[Saved entries]

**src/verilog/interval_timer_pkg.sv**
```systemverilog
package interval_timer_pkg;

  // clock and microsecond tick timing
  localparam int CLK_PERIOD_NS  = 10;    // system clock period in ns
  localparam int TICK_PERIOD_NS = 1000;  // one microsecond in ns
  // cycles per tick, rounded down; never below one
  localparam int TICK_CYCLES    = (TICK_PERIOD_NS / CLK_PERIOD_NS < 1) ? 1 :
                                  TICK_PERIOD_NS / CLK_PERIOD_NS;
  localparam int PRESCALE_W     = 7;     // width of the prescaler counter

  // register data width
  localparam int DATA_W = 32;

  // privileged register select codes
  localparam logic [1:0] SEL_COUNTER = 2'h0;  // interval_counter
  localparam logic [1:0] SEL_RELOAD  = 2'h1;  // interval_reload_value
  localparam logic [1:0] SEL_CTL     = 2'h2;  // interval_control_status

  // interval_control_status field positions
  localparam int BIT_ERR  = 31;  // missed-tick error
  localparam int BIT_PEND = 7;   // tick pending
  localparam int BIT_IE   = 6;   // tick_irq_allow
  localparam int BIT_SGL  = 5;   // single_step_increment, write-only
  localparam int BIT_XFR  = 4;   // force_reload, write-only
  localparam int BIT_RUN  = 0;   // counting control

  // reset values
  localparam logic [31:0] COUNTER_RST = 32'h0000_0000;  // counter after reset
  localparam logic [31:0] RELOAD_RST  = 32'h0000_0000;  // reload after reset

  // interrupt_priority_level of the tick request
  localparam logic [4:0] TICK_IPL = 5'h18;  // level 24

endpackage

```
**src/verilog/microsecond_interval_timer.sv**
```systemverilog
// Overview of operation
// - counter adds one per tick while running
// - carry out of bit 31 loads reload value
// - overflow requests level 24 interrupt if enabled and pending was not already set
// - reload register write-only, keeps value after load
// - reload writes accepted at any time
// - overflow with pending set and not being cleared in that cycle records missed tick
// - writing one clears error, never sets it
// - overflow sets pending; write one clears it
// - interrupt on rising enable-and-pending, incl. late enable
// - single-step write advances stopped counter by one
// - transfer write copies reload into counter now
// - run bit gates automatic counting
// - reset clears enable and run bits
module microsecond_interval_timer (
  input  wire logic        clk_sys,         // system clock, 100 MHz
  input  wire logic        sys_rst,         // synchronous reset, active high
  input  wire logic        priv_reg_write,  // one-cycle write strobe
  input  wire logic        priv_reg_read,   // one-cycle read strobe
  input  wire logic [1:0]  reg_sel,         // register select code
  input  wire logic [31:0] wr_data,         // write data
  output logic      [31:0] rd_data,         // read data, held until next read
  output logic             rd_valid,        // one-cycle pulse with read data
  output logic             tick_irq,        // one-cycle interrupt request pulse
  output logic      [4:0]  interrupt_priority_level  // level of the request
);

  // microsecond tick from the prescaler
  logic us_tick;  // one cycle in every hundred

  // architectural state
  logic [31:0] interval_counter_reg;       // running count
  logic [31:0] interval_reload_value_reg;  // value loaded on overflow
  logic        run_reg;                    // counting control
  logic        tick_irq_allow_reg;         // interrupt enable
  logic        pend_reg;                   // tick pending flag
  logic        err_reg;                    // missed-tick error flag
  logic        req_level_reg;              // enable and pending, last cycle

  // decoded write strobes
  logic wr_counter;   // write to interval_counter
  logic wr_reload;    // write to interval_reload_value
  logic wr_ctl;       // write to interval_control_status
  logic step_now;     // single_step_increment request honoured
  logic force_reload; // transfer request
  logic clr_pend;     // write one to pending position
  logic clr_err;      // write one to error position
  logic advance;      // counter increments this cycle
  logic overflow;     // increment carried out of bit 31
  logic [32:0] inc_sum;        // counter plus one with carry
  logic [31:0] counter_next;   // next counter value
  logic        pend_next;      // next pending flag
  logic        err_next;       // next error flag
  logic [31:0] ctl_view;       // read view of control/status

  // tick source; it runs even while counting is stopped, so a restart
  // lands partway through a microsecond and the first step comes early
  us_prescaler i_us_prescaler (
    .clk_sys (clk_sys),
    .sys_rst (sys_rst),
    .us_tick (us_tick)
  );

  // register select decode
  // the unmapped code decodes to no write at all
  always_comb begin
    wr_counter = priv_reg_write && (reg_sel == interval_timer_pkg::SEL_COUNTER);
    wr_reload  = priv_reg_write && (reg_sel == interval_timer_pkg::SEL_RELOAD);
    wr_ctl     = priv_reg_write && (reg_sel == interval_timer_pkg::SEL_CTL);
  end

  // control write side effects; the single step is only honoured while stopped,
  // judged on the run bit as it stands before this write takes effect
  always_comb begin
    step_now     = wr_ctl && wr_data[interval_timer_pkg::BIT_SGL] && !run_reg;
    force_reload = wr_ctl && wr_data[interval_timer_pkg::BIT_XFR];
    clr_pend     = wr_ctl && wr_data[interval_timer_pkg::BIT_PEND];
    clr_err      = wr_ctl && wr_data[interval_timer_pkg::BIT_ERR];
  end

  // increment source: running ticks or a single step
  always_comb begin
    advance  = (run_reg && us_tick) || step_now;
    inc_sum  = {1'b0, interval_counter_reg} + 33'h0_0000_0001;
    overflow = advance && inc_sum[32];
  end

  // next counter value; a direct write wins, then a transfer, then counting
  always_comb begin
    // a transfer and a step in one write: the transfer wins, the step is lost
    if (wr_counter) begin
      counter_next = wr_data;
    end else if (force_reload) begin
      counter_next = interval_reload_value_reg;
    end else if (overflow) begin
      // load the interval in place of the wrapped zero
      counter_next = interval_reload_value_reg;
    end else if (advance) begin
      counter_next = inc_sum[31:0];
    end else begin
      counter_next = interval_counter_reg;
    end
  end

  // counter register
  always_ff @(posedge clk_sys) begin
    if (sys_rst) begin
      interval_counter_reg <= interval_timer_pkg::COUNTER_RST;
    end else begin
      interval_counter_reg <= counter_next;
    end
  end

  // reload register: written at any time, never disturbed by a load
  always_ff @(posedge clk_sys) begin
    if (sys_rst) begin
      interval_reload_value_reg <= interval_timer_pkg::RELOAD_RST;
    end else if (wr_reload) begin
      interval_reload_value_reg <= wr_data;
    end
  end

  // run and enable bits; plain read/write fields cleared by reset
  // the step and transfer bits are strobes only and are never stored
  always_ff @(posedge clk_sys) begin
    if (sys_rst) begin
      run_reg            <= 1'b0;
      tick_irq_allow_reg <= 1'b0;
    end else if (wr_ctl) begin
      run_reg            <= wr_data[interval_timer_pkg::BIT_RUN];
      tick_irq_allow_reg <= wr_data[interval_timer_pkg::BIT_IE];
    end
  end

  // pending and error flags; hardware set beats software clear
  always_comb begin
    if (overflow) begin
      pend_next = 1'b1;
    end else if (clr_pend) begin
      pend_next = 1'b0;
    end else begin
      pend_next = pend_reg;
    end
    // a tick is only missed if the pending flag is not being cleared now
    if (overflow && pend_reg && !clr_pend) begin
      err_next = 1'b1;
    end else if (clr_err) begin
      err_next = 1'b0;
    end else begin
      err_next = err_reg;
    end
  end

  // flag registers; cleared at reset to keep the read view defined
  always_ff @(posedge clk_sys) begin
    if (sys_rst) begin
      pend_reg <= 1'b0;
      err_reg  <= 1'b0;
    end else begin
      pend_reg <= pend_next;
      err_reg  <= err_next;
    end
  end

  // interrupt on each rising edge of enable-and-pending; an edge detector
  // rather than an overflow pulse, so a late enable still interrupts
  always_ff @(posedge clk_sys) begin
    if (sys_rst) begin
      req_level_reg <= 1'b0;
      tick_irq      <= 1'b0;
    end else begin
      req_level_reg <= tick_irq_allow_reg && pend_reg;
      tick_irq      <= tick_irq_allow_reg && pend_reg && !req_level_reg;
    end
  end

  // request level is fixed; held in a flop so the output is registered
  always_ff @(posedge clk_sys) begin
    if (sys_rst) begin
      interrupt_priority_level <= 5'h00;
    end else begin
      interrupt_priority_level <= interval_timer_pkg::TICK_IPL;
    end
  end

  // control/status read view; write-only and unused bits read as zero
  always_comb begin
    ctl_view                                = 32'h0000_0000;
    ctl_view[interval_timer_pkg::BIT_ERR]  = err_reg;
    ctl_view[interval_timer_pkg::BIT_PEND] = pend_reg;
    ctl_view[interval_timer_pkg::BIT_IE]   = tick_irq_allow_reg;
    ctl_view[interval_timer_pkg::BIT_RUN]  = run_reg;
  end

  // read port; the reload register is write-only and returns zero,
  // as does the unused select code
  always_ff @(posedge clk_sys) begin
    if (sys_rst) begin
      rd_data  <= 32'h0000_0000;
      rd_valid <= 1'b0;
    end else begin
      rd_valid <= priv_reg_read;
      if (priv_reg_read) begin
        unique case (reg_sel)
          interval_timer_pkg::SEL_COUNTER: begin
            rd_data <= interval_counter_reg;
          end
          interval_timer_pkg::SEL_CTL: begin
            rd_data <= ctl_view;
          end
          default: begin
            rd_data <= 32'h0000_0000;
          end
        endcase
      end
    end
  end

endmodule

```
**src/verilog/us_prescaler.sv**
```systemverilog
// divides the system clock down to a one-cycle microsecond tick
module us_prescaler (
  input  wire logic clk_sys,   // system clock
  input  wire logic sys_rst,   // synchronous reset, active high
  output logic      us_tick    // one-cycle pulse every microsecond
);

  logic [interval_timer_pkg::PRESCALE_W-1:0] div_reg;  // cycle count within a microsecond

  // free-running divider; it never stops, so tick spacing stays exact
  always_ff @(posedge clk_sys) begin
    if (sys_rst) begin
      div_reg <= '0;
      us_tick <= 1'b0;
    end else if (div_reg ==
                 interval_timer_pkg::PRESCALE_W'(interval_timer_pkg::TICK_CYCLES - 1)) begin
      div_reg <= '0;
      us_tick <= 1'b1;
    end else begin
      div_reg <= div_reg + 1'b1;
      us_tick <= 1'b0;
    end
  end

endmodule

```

---

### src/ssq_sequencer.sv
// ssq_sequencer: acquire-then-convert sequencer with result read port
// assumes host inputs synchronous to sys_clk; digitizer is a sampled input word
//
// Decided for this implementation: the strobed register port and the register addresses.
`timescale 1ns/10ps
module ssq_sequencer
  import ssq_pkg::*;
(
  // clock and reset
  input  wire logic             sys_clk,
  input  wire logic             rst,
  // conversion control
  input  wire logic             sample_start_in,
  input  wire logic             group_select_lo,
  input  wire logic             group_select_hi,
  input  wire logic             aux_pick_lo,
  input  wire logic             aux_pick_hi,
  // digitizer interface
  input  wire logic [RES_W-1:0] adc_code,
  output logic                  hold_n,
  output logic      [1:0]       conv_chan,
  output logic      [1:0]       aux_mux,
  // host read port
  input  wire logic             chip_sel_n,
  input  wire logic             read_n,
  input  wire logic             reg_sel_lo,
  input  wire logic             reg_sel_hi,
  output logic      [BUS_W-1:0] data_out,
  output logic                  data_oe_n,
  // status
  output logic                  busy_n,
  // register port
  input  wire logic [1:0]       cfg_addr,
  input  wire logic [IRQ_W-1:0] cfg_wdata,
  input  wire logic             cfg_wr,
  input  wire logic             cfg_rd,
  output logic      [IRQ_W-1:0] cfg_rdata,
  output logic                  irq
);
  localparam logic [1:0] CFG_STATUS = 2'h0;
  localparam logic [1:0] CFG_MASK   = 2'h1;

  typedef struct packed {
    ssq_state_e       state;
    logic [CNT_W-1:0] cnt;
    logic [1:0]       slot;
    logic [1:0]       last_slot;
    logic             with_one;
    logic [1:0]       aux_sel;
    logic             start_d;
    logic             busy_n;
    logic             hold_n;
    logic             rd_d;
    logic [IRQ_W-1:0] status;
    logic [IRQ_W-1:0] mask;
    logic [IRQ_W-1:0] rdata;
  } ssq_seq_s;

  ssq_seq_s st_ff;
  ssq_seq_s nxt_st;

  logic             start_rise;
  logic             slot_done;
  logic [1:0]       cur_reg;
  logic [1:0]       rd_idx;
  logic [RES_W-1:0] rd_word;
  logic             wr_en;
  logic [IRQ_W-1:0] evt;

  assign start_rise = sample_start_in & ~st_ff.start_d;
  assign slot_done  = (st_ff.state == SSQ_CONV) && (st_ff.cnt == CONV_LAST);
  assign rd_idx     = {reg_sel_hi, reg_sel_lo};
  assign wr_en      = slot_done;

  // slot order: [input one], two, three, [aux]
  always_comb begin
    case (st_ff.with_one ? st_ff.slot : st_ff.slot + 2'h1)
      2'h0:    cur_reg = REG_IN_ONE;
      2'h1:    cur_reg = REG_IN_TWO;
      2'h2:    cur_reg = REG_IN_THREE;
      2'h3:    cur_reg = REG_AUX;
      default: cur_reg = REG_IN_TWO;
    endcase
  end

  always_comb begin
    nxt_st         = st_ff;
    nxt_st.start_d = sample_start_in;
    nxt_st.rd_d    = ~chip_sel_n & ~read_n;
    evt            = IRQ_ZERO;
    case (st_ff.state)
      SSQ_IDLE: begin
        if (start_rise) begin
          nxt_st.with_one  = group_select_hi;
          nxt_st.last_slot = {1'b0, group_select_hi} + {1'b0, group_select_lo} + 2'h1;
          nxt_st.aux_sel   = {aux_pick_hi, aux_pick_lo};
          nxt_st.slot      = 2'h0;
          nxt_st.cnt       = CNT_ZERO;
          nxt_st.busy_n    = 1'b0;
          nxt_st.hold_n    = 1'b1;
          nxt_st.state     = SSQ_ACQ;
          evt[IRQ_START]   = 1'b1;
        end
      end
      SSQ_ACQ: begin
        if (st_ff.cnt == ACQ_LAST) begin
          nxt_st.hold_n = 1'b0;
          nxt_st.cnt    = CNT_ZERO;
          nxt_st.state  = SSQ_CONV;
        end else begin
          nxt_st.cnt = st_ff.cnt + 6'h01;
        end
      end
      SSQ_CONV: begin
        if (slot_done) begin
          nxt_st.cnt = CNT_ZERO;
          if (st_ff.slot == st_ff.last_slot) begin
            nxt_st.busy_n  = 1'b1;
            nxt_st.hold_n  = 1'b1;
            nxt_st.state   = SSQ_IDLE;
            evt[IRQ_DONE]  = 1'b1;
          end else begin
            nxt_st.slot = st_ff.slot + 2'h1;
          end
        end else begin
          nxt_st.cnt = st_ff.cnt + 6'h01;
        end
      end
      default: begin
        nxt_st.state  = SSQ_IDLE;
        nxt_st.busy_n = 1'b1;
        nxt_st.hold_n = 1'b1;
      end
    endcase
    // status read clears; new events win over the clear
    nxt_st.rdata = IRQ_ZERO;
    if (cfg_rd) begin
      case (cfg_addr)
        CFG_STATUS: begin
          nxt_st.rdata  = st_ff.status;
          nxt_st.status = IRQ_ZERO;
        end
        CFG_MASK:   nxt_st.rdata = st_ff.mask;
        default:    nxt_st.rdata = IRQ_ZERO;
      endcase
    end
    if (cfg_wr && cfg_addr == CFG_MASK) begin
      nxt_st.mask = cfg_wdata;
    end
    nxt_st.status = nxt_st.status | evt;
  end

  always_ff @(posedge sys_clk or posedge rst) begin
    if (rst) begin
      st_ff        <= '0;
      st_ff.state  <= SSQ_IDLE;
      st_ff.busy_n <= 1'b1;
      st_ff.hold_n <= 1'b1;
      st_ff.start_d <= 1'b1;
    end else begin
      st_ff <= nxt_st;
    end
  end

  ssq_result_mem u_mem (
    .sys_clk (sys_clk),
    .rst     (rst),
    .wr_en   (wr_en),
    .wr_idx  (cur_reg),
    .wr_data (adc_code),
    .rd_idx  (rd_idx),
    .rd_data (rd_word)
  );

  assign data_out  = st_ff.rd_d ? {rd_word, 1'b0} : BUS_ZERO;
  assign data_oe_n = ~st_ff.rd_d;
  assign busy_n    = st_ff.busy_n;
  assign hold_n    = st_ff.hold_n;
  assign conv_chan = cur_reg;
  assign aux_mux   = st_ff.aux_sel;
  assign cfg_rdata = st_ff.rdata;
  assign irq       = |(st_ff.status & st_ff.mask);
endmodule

==

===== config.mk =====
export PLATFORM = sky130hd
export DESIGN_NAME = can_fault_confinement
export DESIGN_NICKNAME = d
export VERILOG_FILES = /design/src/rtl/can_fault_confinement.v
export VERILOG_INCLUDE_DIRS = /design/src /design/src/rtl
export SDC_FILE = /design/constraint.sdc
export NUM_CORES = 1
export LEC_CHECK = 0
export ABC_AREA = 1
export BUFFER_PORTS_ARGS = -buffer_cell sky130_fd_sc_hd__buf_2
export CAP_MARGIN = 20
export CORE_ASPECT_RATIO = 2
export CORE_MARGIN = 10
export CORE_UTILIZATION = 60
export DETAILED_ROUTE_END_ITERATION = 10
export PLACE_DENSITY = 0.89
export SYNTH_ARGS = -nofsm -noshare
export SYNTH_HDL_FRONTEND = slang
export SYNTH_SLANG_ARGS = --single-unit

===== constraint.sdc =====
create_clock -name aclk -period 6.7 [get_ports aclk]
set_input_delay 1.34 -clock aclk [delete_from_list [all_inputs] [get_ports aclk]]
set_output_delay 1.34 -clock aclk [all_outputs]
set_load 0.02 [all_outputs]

Required action = A single number is needed: the count of lines in the records that contain "host".

Answer to this exercise = 2